In his dissent, Judge Gerald B. Tjoflat seemed to state the obvious: “It seems to me that in determining whether a defense attorney provided ineffective assistance of counsel, what the attorney did, and why he did it is important. The majority seems to be disregarding what [Chandler's attorney] did, and why he did it; instead imagining what a hypothetical lawyer would have done under the circumstances.”
In a separate dissent Judge Rosemary Barkett wrote that to find Chandler received adequate counsel when the attorney admittedly did “nothing to investigate mitigating evidence” was contrary to a Supreme Court ruling that found a defense lawyer in a capital case is “obligate[d] to conduct a thorough investigation of the defendant’s background.” According to Barkett, “Legally, a lawyer who does absolutely nothing to prepare for the penalty phase, even if he adequately prepares for the guilt phase of trial, is constitutionally ineffective.”

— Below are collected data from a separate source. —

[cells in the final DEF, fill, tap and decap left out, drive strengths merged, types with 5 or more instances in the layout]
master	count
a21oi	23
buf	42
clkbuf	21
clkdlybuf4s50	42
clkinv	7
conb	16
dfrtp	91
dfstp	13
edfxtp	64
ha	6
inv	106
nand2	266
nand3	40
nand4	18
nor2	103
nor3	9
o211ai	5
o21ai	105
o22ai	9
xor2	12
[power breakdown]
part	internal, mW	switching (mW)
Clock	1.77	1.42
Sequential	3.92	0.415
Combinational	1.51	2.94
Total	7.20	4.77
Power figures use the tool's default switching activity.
**src/rtl/popcount30_pkg.sv**
```systemverilog
// Shared constants and types for the popcount30 family: frame length,
// count width, transmitter FSM states and frame-generation modes.
package popcount30_pkg;

  localparam int N_BITS = 30;
  localparam int CNT_W  = 5;

  // Largest count representable in a 30-beat frame; larger requests saturate.
  localparam logic [CNT_W-1:0] K_MAX = 5'd30;

  // Width of the Bresenham accumulator: acc + k tops out at 29 + 30 = 59.
  localparam int ACC_W = 6;

  typedef enum logic {
    IDLE,
    SEND
  } tx_state_t;

  typedef enum logic {
    MODE_THERMO,
    MODE_SPREAD
  } tx_mode_t;

endpackage

```
**src/rtl/popcount30_spread_step.sv**
```systemverilog
// One Bresenham step for spreading k ones evenly over a 30-beat frame.
// Purely combinational so a receiver-side checker can reuse it.
module popcount30_spread_step
  import popcount30_pkg::*;
(
  input  logic [ACC_W-1:0] acc,
  input  logic [CNT_W-1:0] k,
  output logic             bit_o,
  output logic [ACC_W-1:0] acc_next
);

  localparam logic [ACC_W-1:0] FRAME_LEN = 6'd30;

  logic [ACC_W-1:0] sum;

  always_comb begin
    sum      = acc + {1'b0, k};
    bit_o    = (sum >= FRAME_LEN);
    acc_next = bit_o ? (sum - FRAME_LEN) : sum;
  end

endmodule

```
**src/rtl/popcount30_unary_tx.sv**
```systemverilog
// Count-to-frame expander: accepts a population count and streams a 30-bit
// frame with exactly that many ones, thermometer or evenly spread.
module popcount30_unary_tx
  import popcount30_pkg::*;
#(
  parameter int N_BITS = 30,
  parameter int CNT_W  = 5
) (
  input  logic              clk,
  input  logic              rst,
  input  logic              in_valid,
  output logic              in_ready,
  input  logic [CNT_W-1:0]  in_count,
  input  logic              in_mode,
  output logic              out_valid,
  input  logic              out_ready,
  output logic              out_bit,
  output logic              out_last,
  output logic [N_BITS-1:0] frame,
  output logic              frame_valid,
  output logic              sat
);

  if (N_BITS != 30 || CNT_W != 5) begin : g_bad_param
    $error("popcount30_unary_tx supports only N_BITS=30, CNT_W=5");
  end

  localparam logic [4:0] LAST_IDX = 5'd29;

  function automatic logic [CNT_W-1:0] sat_count(input logic [CNT_W-1:0] c);
    return (c > K_MAX) ? K_MAX : c;
  endfunction

  tx_state_t         state_q, state_d;
  tx_mode_t          mode_q, mode_d;
  logic [CNT_W-1:0]  k_q, k_d;
  logic [4:0]        idx_q, idx_d;
  logic [ACC_W-1:0]  acc_q, acc_d;
  logic [N_BITS-1:0] cap_q, cap_d;
  logic [N_BITS-1:0] frame_q, frame_d;
  logic              frame_valid_q, frame_valid_d;
  logic              sat_q, sat_d;

  logic              accept;
  logic              beat_hs;
  logic              last_beat;
  logic              last_hs;
  logic              spread_bit;
  logic [ACC_W-1:0]  spread_acc_next;
  logic              thermo_bit;

  popcount30_spread_step u_step (
    .acc      (acc_q),
    .k        (k_q),
    .bit_o    (spread_bit),
    .acc_next (spread_acc_next)
  );

  assign thermo_bit = (idx_q < k_q);
  assign last_beat  = (idx_q == LAST_IDX);
  assign beat_hs    = out_valid & out_ready;
  assign last_hs    = beat_hs & last_beat;
  assign accept     = in_valid & in_ready;

  // FSM state register
  always_ff @(posedge clk) begin
    if (rst) begin
      state_q <= IDLE;
    end else begin
      state_q <= state_d;
    end
  end

  // FSM next state; a count taken on the final beat chains without a bubble
  always_comb begin
    state_d = state_q;
    case (state_q)
      IDLE: if (accept) state_d = SEND;
      SEND: if (last_hs) state_d = accept ? SEND : IDLE;
      default: state_d = IDLE;
    endcase
  end

  // FSM outputs, combinational from registered state so they hold during stalls
  always_comb begin
    out_valid = 1'b0;
    out_bit   = 1'b0;
    out_last  = 1'b0;
    in_ready  = 1'b0;
    case (state_q)
      IDLE: begin
        in_ready = 1'b1;
      end
      SEND: begin
        out_valid = 1'b1;
        out_bit   = (mode_q == MODE_SPREAD) ? spread_bit : thermo_bit;
        out_last  = last_beat;
        in_ready  = last_beat & out_ready;
      end
      default: ;
    endcase
  end

  always_comb begin
    mode_d        = mode_q;
    k_d           = k_q;
    idx_d         = idx_q;
    acc_d         = acc_q;
    cap_d         = cap_q;
    frame_d       = frame_q;
    frame_valid_d = last_hs;
    sat_d         = accept & (in_count > K_MAX);

    if (beat_hs) begin
      cap_d = {out_bit, cap_q[N_BITS-1:1]};
      idx_d = idx_q + 5'd1;
      acc_d = spread_acc_next;
    end
    if (last_hs) begin
      frame_d = {out_bit, cap_q[N_BITS-1:1]};
    end
    if (accept) begin
      mode_d = tx_mode_t'(in_mode);
      k_d    = sat_count(in_count);
      idx_d  = 5'd0;
      acc_d  = '0;
    end
  end

  // Control and visible outputs reset; the capture datapath is fully refilled each frame
  always_ff @(posedge clk) begin
    if (rst) begin
      idx_q         <= 5'd0;
      frame_q       <= '0;
      frame_valid_q <= 1'b0;
      sat_q         <= 1'b0;
    end else begin
      idx_q         <= idx_d;
      frame_q       <= frame_d;
      frame_valid_q <= frame_valid_d;
      sat_q         <= sat_d;
    end
  end

  always_ff @(posedge clk) begin
    mode_q <= mode_d;
    k_q    <= k_d;
    acc_q  <= acc_d;
    cap_q  <= cap_d;
  end

  assign frame       = frame_q;
  assign frame_valid = frame_valid_q;
  assign sat         = sat_q;

endmodule
```
[src/rtl/mcycle_seq_pkg.sv]
// Shared encodings for the multi-cycle multiply/divide sequencer:
// operation codes, FSM states and small op-decoding helpers.
package mcycle_seq_pkg;

  typedef enum logic [1:0] {
    MC_MULU = 2'b00,
    MC_MULS = 2'b01,
    MC_DIVU = 2'b10,
    MC_DIVS = 2'b11
  } mc_op_e;

  typedef enum logic [1:0] {
    ST_IDLE = 2'b00,
    ST_RUN  = 2'b01,
    ST_DONE = 2'b10
  } mc_state_e;

  function automatic logic op_is_div(input mc_op_e op);
    return op[1];
  endfunction

  function automatic logic op_is_signed(input mc_op_e op);
    return op[0];
  endfunction

endpackage

[src/rtl/mcycle_addsub.sv]
// WIDTH+1-bit adder/subtractor shared by the multiply add step and the
// divide trial subtract; carry is the carry-out (add) or borrow (sub).
module mcycle_addsub #(
  parameter int WIDTH = 32
) (
  input  logic [WIDTH:0]   a,
  input  logic [WIDTH-1:0] b,
  input  logic             sub,
  output logic [WIDTH:0]   sum,
  output logic             carry
);

  logic [WIDTH+1:0] full;

  always_comb begin
    if (sub) full = {1'b0, a} - {2'b00, b};
    else     full = {1'b0, a} + {2'b00, b};
  end

  assign sum   = full[WIDTH:0];
  assign carry = full[WIDTH+1];

endmodule
==> config.mk <==
export PLATFORM = sky130hd
export DESIGN_NAME = spi_master_cfg_flat
export DESIGN_NICKNAME = d
export VERILOG_FILES = /design/src/rtl/spi_pkg.sv /design/src/rtl/spi_master_cfg_if.sv /design/src/rtl/spi_clk_gen.sv /design/src/rtl/spi_master_cfg.sv /design/src/flat_wrapper.sv
export SDC_FILE = /design/constraint.sdc
export NUM_CORES = 1
export LEC_CHECK = 0
export ABC_CLOCK_PERIOD_IN_PS = 3000
export BUFFER_PORTS_ARGS = -buffer_cell sky130_fd_sc_hd__buf_2
export CORE_MARGIN = 3
export CORE_UTILIZATION = 54
export DETAILED_ROUTE_END_ITERATION = 10
export PLACE_DENSITY = 0.77
export RECOVER_POWER = 50
export REMOVE_ABC_BUFFERS = 1
export SLEW_MARGIN = 5
export SYNTH_ARGS = -nofsm -noshare
export SYNTH_HDL_FRONTEND = slang
export SYNTH_SLANG_ARGS = --single-unit
==> constraint.sdc <==
create_clock -name clk -period 3 [get_ports clk]
set_clock_uncertainty 0.15 [all_clocks]
set_input_delay 0.3 -clock clk [delete_from_list [all_inputs] [get_ports clk]]
set_output_delay 0.3 -clock clk [all_outputs]
set_load 0.005 [all_outputs]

And that is the hook Reno needs to grab if she is genuinely concerned about preserving the right to effective counsel. The existing Supreme Court standard is already notoriously weak: The so-called Strickland rule allows lower courts to routinely rule against ineffectiveness claims by arguing that an attorney’s incompetence did not decisively prejudice the jury’s decision.
Reno knows full well that instances of incompetent counsel in criminal cases are rampant. Nancy Gist, director of Reno’s Bureau of Justice Assistance, estimates that “hundreds of thousands” receive ineffective legal counsel every year. “A gross injustice is being done every day across this country with the rights of indigent criminal defendants,” Gist told me earlier this year.

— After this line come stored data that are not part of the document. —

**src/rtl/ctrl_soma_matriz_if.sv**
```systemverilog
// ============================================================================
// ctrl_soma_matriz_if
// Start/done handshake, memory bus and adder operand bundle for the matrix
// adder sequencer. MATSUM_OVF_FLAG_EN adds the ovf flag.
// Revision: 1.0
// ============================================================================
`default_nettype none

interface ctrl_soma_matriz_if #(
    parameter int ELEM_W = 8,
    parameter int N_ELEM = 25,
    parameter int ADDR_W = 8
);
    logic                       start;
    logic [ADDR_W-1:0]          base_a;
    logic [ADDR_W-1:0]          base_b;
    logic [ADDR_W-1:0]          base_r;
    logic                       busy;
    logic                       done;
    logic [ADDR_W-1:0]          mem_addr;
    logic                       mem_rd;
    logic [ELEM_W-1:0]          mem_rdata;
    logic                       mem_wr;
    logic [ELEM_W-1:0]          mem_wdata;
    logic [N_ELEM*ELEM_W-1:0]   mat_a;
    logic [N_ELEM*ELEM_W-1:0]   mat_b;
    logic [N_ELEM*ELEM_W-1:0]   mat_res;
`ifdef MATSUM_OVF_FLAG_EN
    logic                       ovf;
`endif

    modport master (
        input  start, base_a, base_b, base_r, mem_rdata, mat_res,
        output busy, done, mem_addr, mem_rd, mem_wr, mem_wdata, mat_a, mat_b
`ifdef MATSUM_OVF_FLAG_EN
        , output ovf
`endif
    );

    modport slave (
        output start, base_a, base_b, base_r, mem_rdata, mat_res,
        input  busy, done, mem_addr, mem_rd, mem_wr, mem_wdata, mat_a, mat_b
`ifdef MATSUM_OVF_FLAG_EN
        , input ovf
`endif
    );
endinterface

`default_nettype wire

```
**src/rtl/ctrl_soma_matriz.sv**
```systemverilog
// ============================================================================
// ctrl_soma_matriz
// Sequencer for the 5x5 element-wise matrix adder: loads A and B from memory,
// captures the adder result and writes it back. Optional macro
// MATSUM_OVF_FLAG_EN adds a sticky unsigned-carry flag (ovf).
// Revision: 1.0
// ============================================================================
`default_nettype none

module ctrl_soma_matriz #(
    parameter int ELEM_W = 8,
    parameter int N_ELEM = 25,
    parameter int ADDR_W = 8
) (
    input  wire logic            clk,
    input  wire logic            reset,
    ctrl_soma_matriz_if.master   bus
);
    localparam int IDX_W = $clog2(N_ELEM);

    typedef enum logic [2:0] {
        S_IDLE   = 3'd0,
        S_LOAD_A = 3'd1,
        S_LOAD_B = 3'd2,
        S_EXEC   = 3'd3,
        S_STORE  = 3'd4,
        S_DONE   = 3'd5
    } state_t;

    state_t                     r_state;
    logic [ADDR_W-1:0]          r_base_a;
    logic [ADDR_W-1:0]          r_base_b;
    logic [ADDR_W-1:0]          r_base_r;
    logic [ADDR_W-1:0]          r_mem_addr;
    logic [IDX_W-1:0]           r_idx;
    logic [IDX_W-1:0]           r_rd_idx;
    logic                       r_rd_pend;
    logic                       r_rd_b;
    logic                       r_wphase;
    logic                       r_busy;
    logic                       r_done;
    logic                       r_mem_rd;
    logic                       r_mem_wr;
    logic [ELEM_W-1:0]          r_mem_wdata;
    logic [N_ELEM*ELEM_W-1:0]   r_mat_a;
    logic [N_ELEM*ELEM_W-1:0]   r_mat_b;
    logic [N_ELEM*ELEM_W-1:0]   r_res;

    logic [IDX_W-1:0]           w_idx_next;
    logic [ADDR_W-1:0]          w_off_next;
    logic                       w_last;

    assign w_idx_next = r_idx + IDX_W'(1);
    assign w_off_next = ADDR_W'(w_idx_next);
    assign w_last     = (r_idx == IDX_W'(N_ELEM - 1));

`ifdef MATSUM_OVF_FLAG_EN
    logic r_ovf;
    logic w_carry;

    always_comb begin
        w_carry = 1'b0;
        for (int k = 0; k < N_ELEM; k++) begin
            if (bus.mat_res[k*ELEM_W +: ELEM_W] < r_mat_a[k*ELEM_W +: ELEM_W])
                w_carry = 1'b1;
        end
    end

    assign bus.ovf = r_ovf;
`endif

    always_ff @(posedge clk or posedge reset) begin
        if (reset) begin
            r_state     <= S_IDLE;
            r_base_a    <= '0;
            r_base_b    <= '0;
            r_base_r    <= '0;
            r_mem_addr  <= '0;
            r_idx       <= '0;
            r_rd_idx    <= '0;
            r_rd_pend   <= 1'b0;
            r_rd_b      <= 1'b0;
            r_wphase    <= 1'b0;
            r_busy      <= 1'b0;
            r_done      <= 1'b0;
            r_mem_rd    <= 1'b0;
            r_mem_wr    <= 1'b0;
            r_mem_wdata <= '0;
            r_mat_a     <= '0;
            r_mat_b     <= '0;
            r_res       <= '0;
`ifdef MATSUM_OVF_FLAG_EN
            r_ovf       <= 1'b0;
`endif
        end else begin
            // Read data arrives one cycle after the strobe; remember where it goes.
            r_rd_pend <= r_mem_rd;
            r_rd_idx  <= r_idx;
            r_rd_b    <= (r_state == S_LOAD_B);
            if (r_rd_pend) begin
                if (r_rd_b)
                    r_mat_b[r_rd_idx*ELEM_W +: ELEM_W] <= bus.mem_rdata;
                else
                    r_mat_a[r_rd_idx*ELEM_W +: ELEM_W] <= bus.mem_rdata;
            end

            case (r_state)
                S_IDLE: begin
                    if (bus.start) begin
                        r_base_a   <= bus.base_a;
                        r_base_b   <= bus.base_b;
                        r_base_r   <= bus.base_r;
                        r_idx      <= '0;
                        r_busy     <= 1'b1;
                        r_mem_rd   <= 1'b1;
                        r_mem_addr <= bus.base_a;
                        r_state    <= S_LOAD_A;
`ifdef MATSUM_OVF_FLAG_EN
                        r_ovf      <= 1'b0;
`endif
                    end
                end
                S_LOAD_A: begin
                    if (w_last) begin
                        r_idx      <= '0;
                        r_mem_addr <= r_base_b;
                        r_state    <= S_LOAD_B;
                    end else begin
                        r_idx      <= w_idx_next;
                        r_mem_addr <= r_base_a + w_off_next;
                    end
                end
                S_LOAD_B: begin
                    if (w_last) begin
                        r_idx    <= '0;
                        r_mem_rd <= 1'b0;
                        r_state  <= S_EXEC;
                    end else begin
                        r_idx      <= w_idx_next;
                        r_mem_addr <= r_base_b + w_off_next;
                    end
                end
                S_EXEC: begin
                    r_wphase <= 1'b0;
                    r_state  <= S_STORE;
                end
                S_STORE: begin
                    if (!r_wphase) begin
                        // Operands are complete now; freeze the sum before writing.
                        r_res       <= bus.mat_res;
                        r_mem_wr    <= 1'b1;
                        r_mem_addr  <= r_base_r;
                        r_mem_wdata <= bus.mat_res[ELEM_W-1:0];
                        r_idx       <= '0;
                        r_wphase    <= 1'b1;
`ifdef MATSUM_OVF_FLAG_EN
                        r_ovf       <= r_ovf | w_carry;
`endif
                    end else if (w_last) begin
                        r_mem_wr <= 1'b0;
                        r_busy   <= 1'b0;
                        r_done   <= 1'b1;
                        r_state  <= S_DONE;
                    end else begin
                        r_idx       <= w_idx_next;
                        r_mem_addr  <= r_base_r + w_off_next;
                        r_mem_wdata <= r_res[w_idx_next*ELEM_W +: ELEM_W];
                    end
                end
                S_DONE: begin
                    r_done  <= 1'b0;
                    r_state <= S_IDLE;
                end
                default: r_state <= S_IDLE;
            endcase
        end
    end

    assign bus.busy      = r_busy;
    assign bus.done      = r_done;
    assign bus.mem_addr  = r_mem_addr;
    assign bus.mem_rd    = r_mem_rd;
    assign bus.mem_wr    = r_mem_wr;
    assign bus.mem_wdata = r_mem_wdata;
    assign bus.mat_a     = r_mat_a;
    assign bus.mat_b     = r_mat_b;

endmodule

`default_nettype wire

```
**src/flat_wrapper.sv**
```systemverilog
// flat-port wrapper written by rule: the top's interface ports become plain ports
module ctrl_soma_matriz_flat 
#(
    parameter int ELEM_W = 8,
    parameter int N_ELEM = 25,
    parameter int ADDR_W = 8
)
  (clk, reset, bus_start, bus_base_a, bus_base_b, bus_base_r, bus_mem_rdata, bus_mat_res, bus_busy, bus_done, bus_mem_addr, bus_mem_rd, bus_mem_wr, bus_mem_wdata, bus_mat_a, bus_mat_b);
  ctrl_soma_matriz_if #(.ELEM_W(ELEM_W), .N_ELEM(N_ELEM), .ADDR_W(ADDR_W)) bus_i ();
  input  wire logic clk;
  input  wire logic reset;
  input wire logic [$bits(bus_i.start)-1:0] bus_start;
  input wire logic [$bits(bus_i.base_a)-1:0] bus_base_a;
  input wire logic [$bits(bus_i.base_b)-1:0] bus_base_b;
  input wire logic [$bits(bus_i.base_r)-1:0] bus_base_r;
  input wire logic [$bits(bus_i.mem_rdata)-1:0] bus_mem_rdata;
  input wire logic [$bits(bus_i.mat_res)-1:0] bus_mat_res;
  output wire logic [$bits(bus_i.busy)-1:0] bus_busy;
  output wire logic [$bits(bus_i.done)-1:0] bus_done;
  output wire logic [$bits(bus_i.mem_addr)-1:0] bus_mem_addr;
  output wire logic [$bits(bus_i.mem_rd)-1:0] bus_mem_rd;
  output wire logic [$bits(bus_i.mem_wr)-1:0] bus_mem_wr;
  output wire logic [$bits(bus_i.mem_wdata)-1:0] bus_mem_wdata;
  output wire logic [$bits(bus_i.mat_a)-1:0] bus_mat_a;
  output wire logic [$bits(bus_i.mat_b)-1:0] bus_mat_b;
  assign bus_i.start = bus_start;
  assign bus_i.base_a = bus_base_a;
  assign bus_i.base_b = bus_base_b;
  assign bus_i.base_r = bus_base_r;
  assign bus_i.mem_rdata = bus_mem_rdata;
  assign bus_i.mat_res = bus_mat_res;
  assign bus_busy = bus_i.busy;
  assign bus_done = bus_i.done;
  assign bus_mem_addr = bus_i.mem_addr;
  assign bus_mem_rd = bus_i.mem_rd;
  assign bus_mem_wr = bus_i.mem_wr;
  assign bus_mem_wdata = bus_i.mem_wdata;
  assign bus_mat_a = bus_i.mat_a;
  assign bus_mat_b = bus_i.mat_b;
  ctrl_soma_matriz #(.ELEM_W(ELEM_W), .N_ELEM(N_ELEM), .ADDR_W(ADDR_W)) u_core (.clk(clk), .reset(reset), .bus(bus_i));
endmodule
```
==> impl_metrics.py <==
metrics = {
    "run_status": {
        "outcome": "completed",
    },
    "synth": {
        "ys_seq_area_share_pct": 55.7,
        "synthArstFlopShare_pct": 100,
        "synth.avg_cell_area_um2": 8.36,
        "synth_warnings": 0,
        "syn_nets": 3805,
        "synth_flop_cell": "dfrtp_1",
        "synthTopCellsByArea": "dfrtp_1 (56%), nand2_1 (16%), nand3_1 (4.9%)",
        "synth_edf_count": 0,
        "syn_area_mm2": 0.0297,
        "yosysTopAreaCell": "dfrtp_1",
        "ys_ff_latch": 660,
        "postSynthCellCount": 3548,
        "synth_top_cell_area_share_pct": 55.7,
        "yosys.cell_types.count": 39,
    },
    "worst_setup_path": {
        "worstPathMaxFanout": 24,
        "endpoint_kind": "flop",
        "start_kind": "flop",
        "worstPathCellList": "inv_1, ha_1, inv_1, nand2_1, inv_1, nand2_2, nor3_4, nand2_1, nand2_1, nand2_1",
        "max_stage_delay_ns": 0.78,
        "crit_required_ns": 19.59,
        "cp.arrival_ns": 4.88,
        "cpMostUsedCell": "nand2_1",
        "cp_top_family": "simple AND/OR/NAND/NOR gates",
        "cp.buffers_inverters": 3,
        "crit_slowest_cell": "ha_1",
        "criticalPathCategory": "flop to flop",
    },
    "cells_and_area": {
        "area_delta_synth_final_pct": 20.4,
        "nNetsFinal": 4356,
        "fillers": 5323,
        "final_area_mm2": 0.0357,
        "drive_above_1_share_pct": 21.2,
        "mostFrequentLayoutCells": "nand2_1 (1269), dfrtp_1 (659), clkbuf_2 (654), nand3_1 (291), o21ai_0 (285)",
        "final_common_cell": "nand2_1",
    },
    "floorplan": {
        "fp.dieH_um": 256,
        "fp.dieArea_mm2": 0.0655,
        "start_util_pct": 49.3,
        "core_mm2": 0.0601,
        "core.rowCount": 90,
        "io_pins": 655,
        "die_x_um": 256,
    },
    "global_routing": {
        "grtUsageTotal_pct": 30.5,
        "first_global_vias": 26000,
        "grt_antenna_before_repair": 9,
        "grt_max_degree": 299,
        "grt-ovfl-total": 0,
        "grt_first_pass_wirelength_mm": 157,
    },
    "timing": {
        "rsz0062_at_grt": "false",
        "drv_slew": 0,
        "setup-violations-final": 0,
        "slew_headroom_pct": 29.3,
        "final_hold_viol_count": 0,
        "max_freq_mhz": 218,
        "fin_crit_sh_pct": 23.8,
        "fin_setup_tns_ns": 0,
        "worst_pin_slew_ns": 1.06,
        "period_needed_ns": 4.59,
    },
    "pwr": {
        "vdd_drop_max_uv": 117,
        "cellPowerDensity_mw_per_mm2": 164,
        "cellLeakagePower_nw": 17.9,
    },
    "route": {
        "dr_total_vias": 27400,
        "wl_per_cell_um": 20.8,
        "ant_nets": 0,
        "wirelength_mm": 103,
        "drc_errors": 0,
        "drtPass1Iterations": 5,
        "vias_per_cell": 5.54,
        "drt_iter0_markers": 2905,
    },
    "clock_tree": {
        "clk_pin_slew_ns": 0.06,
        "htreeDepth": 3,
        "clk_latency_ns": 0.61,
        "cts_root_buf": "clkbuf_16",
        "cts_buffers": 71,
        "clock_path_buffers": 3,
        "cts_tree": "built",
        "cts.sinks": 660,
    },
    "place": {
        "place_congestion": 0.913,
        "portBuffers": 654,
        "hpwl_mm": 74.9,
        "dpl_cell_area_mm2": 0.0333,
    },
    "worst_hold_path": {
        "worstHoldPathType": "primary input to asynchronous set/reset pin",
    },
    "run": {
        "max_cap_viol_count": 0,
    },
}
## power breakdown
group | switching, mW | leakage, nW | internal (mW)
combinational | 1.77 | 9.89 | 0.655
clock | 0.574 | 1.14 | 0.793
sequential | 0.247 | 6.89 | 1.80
File: config.mk
export PLATFORM = sky130hd
export DESIGN_NAME = fetch_stage_flat
export DESIGN_NICKNAME = d
export VERILOG_FILES = /design/src/rtl/mips_pkg.sv /design/src/rtl/fetch_stage_if.sv /design/src/rtl/if_id_register.sv /design/src/rtl/fetch_stage.sv /design/src/flat_wrapper.sv
export SDC_FILE = /design/constraint.sdc
export NUM_CORES = 1
export LEC_CHECK = 0
export ABC_AREA = 1
export CAP_MARGIN = 20
export CORE_MARGIN = 4
export CORE_UTILIZATION = 40
export DETAILED_ROUTE_END_ITERATION = 12
export PLACE_DENSITY = 0.69
export SLEW_MARGIN = 20
export SYNTH_ARGS = -nofsm -noshare
export SYNTH_HDL_FRONTEND = slang
export SYNTH_SLANG_ARGS = --single-unit
File: constraint.sdc
create_clock -name CLK -period 10.7 [get_ports CLK]
set_clock_uncertainty 0.05 [all_clocks]
set_input_delay 2.675 -clock CLK [delete_from_list [all_inputs] [get_ports CLK]]
set_output_delay 2.675 -clock CLK [all_outputs]
set_load 0.03 [all_outputs]
File: src/rtl/mips_pkg.sv
// Shared MIPS core definitions: datapath width, reset vector, nop encoding
// and the next-PC source encoding driven by decode.
package mips_pkg;

  localparam int          WIDTH     = 32;
  localparam logic [31:0] RESET_PC  = 32'h0000_0000;
  localparam logic [31:0] NOP_INSTR = 32'h0000_0000;  // sll $0,$0,0

  // bit1 = jump, bit0 = branch taken; 2'b11 resolves to jump
  typedef enum logic [1:0] {
    PCSRC_SEQ    = 2'b00,
    PCSRC_BRANCH = 2'b01,
    PCSRC_JUMP   = 2'b10
  } pcsrc_e;

endpackage

File: src/rtl/fetch_stage_if.sv
// Fetch-stage bus: decode/hazard/imem side is the master, fetch stage the slave.
interface fetch_stage_if
  import mips_pkg::*;
#(
  parameter int WIDTH = mips_pkg::WIDTH
);
  logic [1:0]       PCSrcD;
  logic [WIDTH-1:0] PCBranchD;
  logic [WIDTH-1:0] PCJumpD;
  logic             StallF;
  logic             StallD;
  logic [WIDTH-1:0] InstrF;
  logic [WIDTH-1:0] PCF;
  logic [WIDTH-1:0] InstrD;
  logic [WIDTH-1:0] PCPlus4D;
  logic             ValidD;
  logic [31:0]      FetchCount;

  modport master (
    output PCSrcD, PCBranchD, PCJumpD, StallF, StallD, InstrF,
    input  PCF, InstrD, PCPlus4D, ValidD, FetchCount
  );

  modport slave (
    input  PCSrcD, PCBranchD, PCJumpD, StallF, StallD, InstrF,
    output PCF, InstrD, PCPlus4D, ValidD, FetchCount
  );
endinterface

The possibility that the standard for effective counsel could be even further undermined is surely sticking in Reno’s craw. Reno knows that if she refuses to intervene and the Supreme Court upholds the 11th Circuit, she will have to live with the fact that it will be virtually impossible for any defendant to prove a lawyer was ineffective so long as the lawyer was breathing. If on the other hand, the Supreme Court simply refuses to hear the case, Reno knows the right to counsel will have been seriously undermined in the 11th Circuit jurisdiction, including Alabama, Georgia and her home state of Florida.
Either way, Reno would leave office knowing that the federal courts could end up executing a possibly innocent man at a time when evidence of egregious miscarriages in the application of the death penalty are reported with surprising regularity. And she will have done nothing to stop it.